Activity: Filter these entries down to lines holding "through".

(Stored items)

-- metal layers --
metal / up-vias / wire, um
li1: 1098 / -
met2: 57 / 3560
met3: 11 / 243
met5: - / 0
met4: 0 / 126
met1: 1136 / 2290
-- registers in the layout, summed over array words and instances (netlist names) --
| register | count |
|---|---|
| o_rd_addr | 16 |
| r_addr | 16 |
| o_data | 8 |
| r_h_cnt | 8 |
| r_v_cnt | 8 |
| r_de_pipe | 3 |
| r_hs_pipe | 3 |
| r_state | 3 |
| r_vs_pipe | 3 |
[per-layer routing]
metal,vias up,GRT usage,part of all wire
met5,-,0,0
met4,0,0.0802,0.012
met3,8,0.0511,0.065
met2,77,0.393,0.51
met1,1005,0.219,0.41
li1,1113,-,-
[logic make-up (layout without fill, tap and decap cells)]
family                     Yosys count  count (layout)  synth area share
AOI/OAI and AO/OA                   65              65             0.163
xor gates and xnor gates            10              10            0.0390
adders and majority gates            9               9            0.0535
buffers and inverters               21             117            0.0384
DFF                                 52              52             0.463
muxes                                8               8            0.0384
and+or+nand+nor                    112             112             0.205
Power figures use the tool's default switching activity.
## config.mk

```make
export PLATFORM = sky130hd
export DESIGN_NAME = timer_irq_ctrl
export DESIGN_NICKNAME = d
export VERILOG_FILES = /design/src/rtl/timer_irq_ctrl.sv
export SDC_FILE = /design/constraint.sdc
export NUM_CORES = 1
export LEC_CHECK = 0
export BUFFER_PORTS_ARGS = -buffer_cell sky130_fd_sc_hd__buf_4
export CAP_MARGIN = 20
export CORE_MARGIN = 2
export CORE_UTILIZATION = 50
export CTS_BUF_LIST = sky130_fd_sc_hd__clkbuf_8
export CTS_CLUSTER_SIZE = 30
export DETAILED_ROUTE_END_ITERATION = 8
export PLACE_DENSITY = 0.85
export SLEW_MARGIN = 20
export SYNTH_ARGS = -nofsm -noshare
export SYNTH_HDL_FRONTEND = slang
export SYNTH_SLANG_ARGS = --single-unit
```

## constraint.sdc

```tcl
create_clock -name clk -period 3 [get_ports clk]
set_input_delay 0.6 -clock clk [delete_from_list [all_inputs] [get_ports clk]]
set_output_delay 0.6 -clock clk [all_outputs]
set_load 0.1 [all_outputs]
```
## src/rtl/spi_arb.sv

```systemverilog
// rtl/spi_arb.sv - two-requester burst arbiter in front of a shared SPI byte engine
// Optional owner-stall timeout is enabled by defining SPI_ARB_TIMEOUT_EN.
module spi_arb #(
  parameter int CS_SETUP       = 2,
  parameter int CS_HOLD        = 2,
  parameter int TIMEOUT_CYCLES = 256
) (
  input  logic            clk_i,
  input  logic            rstn_i,
  input  logic [1:0]      req_valid_i,
  input  logic [1:0][7:0] req_data_i,
  input  logic [1:0]      req_last_i,
  output logic [1:0]      req_ready_o,
  output logic [1:0]      rsp_valid_o,
  output logic [7:0]      rsp_data_o,
  output logic            eng_start_o,
  output logic [7:0]      eng_txbyte_o,
  input  logic            eng_busy_i,
  input  logic            eng_done_i,
  input  logic [7:0]      eng_rxbyte_i,
  output logic [1:0]      spi_ss_o,
  output logic            err_o
);

  typedef enum logic [2:0] {IDLE, SETUP, ISSUE, WAIT, HOLD} state_t;

  state_t     state, state_nxt;
  logic       owner, owner_nxt;
  logic       last_grant;
  logic       last_flag;
  logic [3:0] phase_cnt;
  logic       accept;
  logic       timeout;

  // Round robin only matters on contention; a lone requester always wins.
  assign owner_nxt = (req_valid_i == 2'b11) ? ~last_grant : req_valid_i[1];
  assign accept    = (state == ISSUE) && req_valid_i[owner] && !eng_busy_i;

  always_comb begin
    state_nxt = state;
    case (state)
      IDLE:  if (|req_valid_i) state_nxt = SETUP;
      SETUP: if (phase_cnt == 4'(CS_SETUP - 1)) state_nxt = ISSUE;
      ISSUE: begin
        if (accept)       state_nxt = WAIT;
        else if (timeout) state_nxt = HOLD;
      end
      WAIT:  if (eng_done_i) state_nxt = last_flag ? HOLD : ISSUE;
      HOLD:  if (phase_cnt == 4'(CS_HOLD - 1)) state_nxt = IDLE;
      default: state_nxt = IDLE;
    endcase
  end

  always_comb begin
    req_ready_o        = 2'b00;
    req_ready_o[owner] = accept;
    eng_start_o        = accept;
    eng_txbyte_o       = accept ? req_data_i[owner] : 8'h00;
    spi_ss_o           = 2'b11;
    if (state != IDLE) spi_ss_o[owner] = 1'b0;
  end

  always_ff @(posedge clk_i) begin
    if (!rstn_i) begin
      state       <= IDLE;
      owner       <= 1'b0;
      last_grant  <= 1'b1;
      last_flag   <= 1'b0;
      phase_cnt   <= 4'd0;
      rsp_valid_o <= 2'b00;
      rsp_data_o  <= 8'h00;
    end else begin
      state <= state_nxt;
      if (state_nxt != state)
        phase_cnt <= 4'd0;
      else if (state == SETUP || state == HOLD)
        phase_cnt <= phase_cnt + 4'd1;
      if (state == IDLE && |req_valid_i) owner <= owner_nxt;
      if (accept) last_flag <= req_last_i[owner];
      if (state == HOLD && state_nxt == IDLE) last_grant <= owner;
      // Done pulses outside WAIT belong to no burst and are dropped.
      rsp_valid_o <= 2'b00;
      if (state == WAIT && eng_done_i) begin
        rsp_valid_o[owner] <= 1'b1;
        rsp_data_o         <= eng_rxbyte_i;
      end
    end
  end

`ifdef SPI_ARB_TIMEOUT_EN
  logic [15:0] stall_cnt;

  assign timeout = (state == ISSUE) && !req_valid_i[owner] &&
                   (stall_cnt == 16'(TIMEOUT_CYCLES - 1));

  always_ff @(posedge clk_i) begin
    if (!rstn_i) begin
      stall_cnt <= 16'd0;
      err_o     <= 1'b0;
    end else begin
      err_o <= timeout;
      if (state != ISSUE || accept)
        stall_cnt <= 16'd0;
      else if (!req_valid_i[owner])
        stall_cnt <= stall_cnt + 16'd1;
    end
  end
`else
  assign timeout = 1'b0;
  assign err_o   = 1'b0;
`endif

endmodule

```

## config.mk

```make
export PLATFORM = sky130hd
export DESIGN_NAME = spi_arb
export DESIGN_NICKNAME = d
export VERILOG_FILES = /design/src/rtl/spi_arb.sv
export SDC_FILE = /design/constraint.sdc
export NUM_CORES = 1
export LEC_CHECK = 0
export ABC_AREA = 1
export CAP_MARGIN = 0
export CORE_MARGIN = 2
export CORE_UTILIZATION = 38
export DETAILED_ROUTE_END_ITERATION = 7
export DONT_BUFFER_PORTS = 1
export GPL_TIMING_DRIVEN = 0
export PLACE_DENSITY_LB_ADDON = 0.15
export SLEW_MARGIN = 20
export SYNTH_ARGS = -nofsm -noshare
export SYNTH_HDL_FRONTEND = slang
export SYNTH_SLANG_ARGS = --single-unit
```

## constraint.sdc

```tcl
create_clock -name clk_i -period 1.7 [get_ports clk_i]
set_input_delay 0.17 -clock clk_i [delete_from_list [all_inputs] [get_ports clk_i]]
set_output_delay 0.17 -clock clk_i [all_outputs]
set_load 0.01 [all_outputs]
```

## After elaboration in Yosys (flattened, before gate mapping)

Index checks and enable logic that the tools add are counted.

- Register bits: 20
- Input port bits: 32
- Logic and storage cells: 53

- $add $sub $neg: 1
- Magnitude comparators: 2
- Equality and inequality tests: 7
- Mux-type cells: 18
- Bitwise gates (word level): 4
- Reduce and logical (&&, ||, !) cells: 14

Operators with widths:

| cell | count |
|---|---|
| $mux W8 | 3 |
| $mux W3 | 6 |
| $pmux W3 S5 | 1 |
| $eq A3 B2 Y1 const B | 2 |
| $logic_and A1 B1 Y1 | 6 |
| $logic_not A3 Y1 | 2 |
| $mux W1 | 6 |
| $add A4 B1 Y4 const B | 1 |
| $eq A4 B1 Y1 const B | 1 |
| $reduce_or A2 Y1 | 2 |
| $eq A3 B1 Y1 const B | 1 |
| $eq A3 B3 Y1 const B | 1 |
| $ne A3 B3 Y1 | 1 |
| $reduce_bool A3 Y1 | 1 |
| $and A2 B2 Y2 | 1 |
| $eq A2 B2 Y1 const B | 1 |
| $lt A1 B2 Y1 const B | 1 |
| $mux W2 | 1 |
| $not A1 Y1 | 2 |
| $not A2 Y2 | 1 |
| $reduce_and A2 Y1 | 1 |
| $demux W1 S1 | 1 |
| $ge A1 B1 Y1 const B | 1 |
| $logic_not A1 Y1 | 1 |
| $logic_or A1 B1 Y1 | 1 |

## Longest topological paths before layout

- Depth after elaboration: 8
- Mapped depth: 9

## Worst setup path before layout

Ideal clock, no wire load.

- Kind: flip-flop to output port
- From: register owner
- To: output eng_txbyte_o[0]
- Data arrival time: 1.183 ns
- Required time: 1.530 ns
- Slack: 0.347 ns
- Stages on the path, launching flop included: 9
- Path buffers: 1
- Cells stage by stage: dfxtp_1 -> buf_6 -> inv_2 -> nand2_1 -> nand3_1 -> nor2_4 -> nand2_1 -> inv_2 -> a22o_2

- Longest elaborated chain between the ends: 5
- Elaborated cells on any way between the ends: 7

Ends and longest elaborated chain:

| what | line | source |
|---|---|---|
| from (decl) | 28 | `logic owner, owner_nxt;` |
| from (signal assigned) | 78 | `if (state == IDLE && \|req_valid_i) owner <= owner_nxt;` |
| $mux W1 (not written as such) (2 in a row) | 37 | `assign accept = (state == ISSUE) && req_valid_i[owner] && !eng_busy_i;` |
| $logic_and A1 B1 Y1 (2 in a row) | 37 |  |
| via eng_start_o | 16 | `output logic eng_start_o,` |
| $mux W8 | 58 | `eng_txbyte_o = accept ? req_data_i[owner] : 8'h00;` |
| to (decl) | 17 | `output logic [7:0] eng_txbyte_o,` |

The timed path passes the listed nets, and every way through them passes these cells. The select of a mux whose other input is x is not followed.

## Worst setup path in the final report

- From: register state[2]
- To: output eng_txbyte_o[2]

- Longest elaborated chain between the ends: 4

Ends and longest elaborated chain:

| what | line | source |
|---|---|---|
| from (decl) | 27 | `state_t state, state_nxt;` |
| from (signal assigned) | 73 | `state <= state_nxt;` |
| $eq A3 B2 Y1 | 37 |  |
| $logic_and A1 B1 Y1 (2 in a row) | 37 |  |
| via eng_start_o | 16 |  |
| $mux W8 | 58 |  |

The timed path passes the listed nets, and every way through them passes these cells.

==> metrics.md <==
| Metric | Value |
|---|---|
| CP Class | flop to output pin |
| Post-synthesis compound-gate area fraction | around 18% |
| Post-synth EDFFs | 0 |
| DRT Pass-1 Iters | 4 |
| # DRC | 0 |
| Final Hold Viols | 0 |
| Failing checks | negative setup slack |
| Hold Path Stages | 2 |
| VDD IR max | 0.000507 V |
| CTS tree | built |
| Synth async-reset ratio | 0% |
| Sequential share of the synthesized area | a little under two fifths |
| TNS Setup | -0.575 ns |
| Synth area leader | dfxtp_1 |
| PwrDens | between 900 and 1000 nW/um^2 |
| Startpoint types | flop |
| Area Overhead vs Synth | 26.7% |
| DR vias | around 1.0k |
| Post-Syn Instances | between 150 and 200 |
| GRT Total Usage | ~17% |
| Layout cells sized above 1 | between 20% and 30% |
| Dpl cells | 182 |
| Die W | 57.3 um |
| DP HPWL | between 2000 and 2500 um |
| Worst min path class | input pin to flop |
| Nets | 198 |
| Setup Skew | between 0.005 and 0.006 ns |
| WL per Instance | ~14 um |
| Static Leak | ~0.57 nW |
| Synth area leaders | dfxtp_1, nand2_1, a22o_2 |
| Htree depth | 1 |
| Largest family of logic cells by synthesized area | simple AND/OR/NAND/NOR gates |
| Max_cap viols | 0 |
| Clock sink count | 20 |
| Primary FF master, synth | dfxtp_1 |
| Mux cell area share after synthesis | 0% |
| Longest Clk Path Bufs | 2 |
| Drt via density | around 5.4 |
| FMAX | 563 MHz |
| Synth warn | 0 |
| Initial cell density of the core | just under 40% |
| Avg Cell Area, Syn | around 7.2 um^2 |
| Fin crit share | 105% |
| Worst EP required | 1.53 ns |
| R2r worst-path depth | 8 |
| Flop2flop setup slack | between 0.3 and 0.4 ns |
| DR iter-0 viols | between 40 and 50 |
| Clock slew at reported path FFs | ~0.12 ns |
| CTS root buffer | clkbuf_4 |
| Arr. time, crit path | ~1.6 ns |
| WL final | about 2800 um |
| Setup slack after layout | -0.0772 ns |
| Ports | 56 |
| Core area | between 2000 and 3000 um^2 |
| First-pass GRT wire length | approximately 4300 um |
| Syn_nets | between 150 and 200 |
| Number of CTS-inserted buffers | 3 |
| Clock latency on the worst-skew pair | roughly 0.3 ns |
| Initial antenna violation count | 0 |
| Synthesized cell area | about 1100 um^2 |
| Antenna diodes | 0 |
| Top-area cell type share of the netlist area | 37.1% |
| Total power draw | between 1 and 1.5 mW |
| Synth unique cells | 26 |
| Post-synthesis adder-cell area fraction | 2.32% |
| CP Capture Type | output pin |
| RSZ-0062 raised after global routing | true |
| Pin count of the biggest net entering global routing | 13 |
| Die area | 3280 um^2 |
| Vias in the first global route | 978 |
| GPL Wtd Cong | roughly 0.85 |
| IO Port Bufs | 0 |
| Overflow after GRT | 0 |
| Die height | between 50 and 60 um |
| Post-layout minimum cycle time | around 1.8 ns |
| Setup Viol. Count Final | 8 |
| Routed Antenna Nets | 0 |
| Final hold slack | 0.0132 ns |
| Synth Register Bits | 20 |
| Post-synthesis xor/xnor area fraction | 2.43% |
| Status | complete, but fails checks |
| Pins over their slew limit | 0 |
| Post-route insts no fill | between 150 and 200 |
| Row cnt | 19 |
| Simple-Gate Fraction of Synth Area | a little under a third |
| Crit Path Max Fanout | 7 |
==> path summary, 6_finish.rpt <==
kind	start	to
setup / recovery	state[2]	eng_txbyte_o[2]
hold / removal	eng_rxbyte_i[6]	rsp_data_o[6]
setup reg to reg	state[1]	last_grant
hold reg to reg	last_grant	last_grant
==> layout make-up <==
type | count | area (um^2)
sequential | 20 | 405
timing repair inverter | 2 | 15.0
tap | 31 | 38.8
clock buffer | 3 | 22.5
timing repair buffer | 6 | 50.0
fill | 279 | 1370
inverter | 19 | 88.8
multi-input combinational | 107 | 679
buffer | 5 | 37.5
clock inverter | 1 | 30.0
==> sequential cells by signal (all words and copies together) (netlist names) <==
register and cells:
phase_cnt 4, state 3, rsp_data_o 8, rsp_valid_o 2, last_grant 1, last_flag 1
owner 1
==> worst max-delay path, cell delays in order, from the launching register on <==
cell	delay [ns]
dfxtp_4	0.39
inv_2	0.12
nand3_4	0.11
nor2_4	0.29
nand2_4	0.12
inv_6	0.11
a22o_4	0.16
==> Yosys cell counts (2+ instances only) <==
| master | n |
|---|---|
| a22o_2 | 8 |
| nor3_1 | 2 |
| a21oi_1 | 13 |
| inv_1 | 15 |
| inv_2 | 4 |
| o21ai_2 | 2 |
| ha_1 | 2 |
| nand3_1 | 15 |
| nand2_1 | 36 |
| nor2_1 | 12 |
| xor2_1 | 2 |
| buf_4 | 2 |
| o21ai_0 | 4 |
| dfxtp_1 | 20 |
| nand3_2 | 3 |
==> per-stage QoR <==
stage | setup WS (ns) | instance area [um^2] | utilization (%)
floorplan | 0.347 | 1080 | -
global placement | 0.168 | 1120 | 40.9
detailed placement | 0.103 | 1120 | 40.9
CTS | -0.106 | 1310 | 48.1
global route | -0.155 | 1370 | 50.0
finish | -0.0772 | 1370 | 50.0
==> cells in the final DEF (no fill, tap or decap) <==
cell type      Yosys  routed
nand2_1           36      32
dfxtp_1           20      18
inv_1             15      15
nand3_1           15      14
a21oi_1           13      13
nor2_1            12      12
a22o_4             0       8
buf_4              2       6
o21ai_0            4       4
nand2_4            0       3
clkbuf_4           0       3
nand3_4            0       2
nand2_2            1       2
inv_6              0       2
nand3_2            3       2
o21ai_2            2       2
xor2_1             2       2
nor3_1             2       2
ha_1               2       2
clkinvlp_4         0       2
dlygate4sd3_1      0       2
inv_2              4       1
buf_8              0       1
inv_8              0       1
nor2_4             1       1
nor2_2             1       1
clkbuf_1           1       1
buf_1              1       1
nand4_1            1       1
o21ai_1            1       1
xnor2_1            1       1
a31oi_1            1       1
conb_1             1       1
bufinv_16          0       1
dfxtp_2            0       1
dfxtp_4            0       1
==> kinds of logic after synthesis <==
family / Yosys count
buffers and inverters: 24
adder cells (fa/ha/maj): 2
flip-flops: 20
AO/OA/AOI/OAI: 29
AND/OR/NAND/NOR: 72
XOR/XNOR: 3
other: 1
==> routing by layer <==
layer	wire [um]	GRT usage, %	part of all wire (%)
met1	1070	18.5	38
met3	207	3.17	7.4
met5	0	0	0
met2	1450	32.3	52
met4	71	6.64	2.5
==> report_power, final <==
group	switching, mW	internal (mW)	total (mW)
logic	0.261	0.162	0.423
clock network	0.149	0.238	0.387
registers	0.0463	0.503	0.549
total	0.456	0.903	1.36
==> repair_timing <==
| item | in CTS | in global routing |
|---|---|---|
| setup buffers | 2 | 2 |
| cloned | 2 | 0 |
| gates resized for setup | 24 | 5 |
| hold buffers | 1 | 1 |
| hold endpoints to repair | 1 | 1 |
| endpoints found under the setup margin | 10 | 10 |
| pin swaps | 4 | 3 |
(Power assumes the default switching activity.)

Problem solution:
The timed path passes the listed nets, and every way through them passes these cells. The select of a mux whose other input is x is not followed.
The timed path passes the listed nets, and every way through them passes these cells.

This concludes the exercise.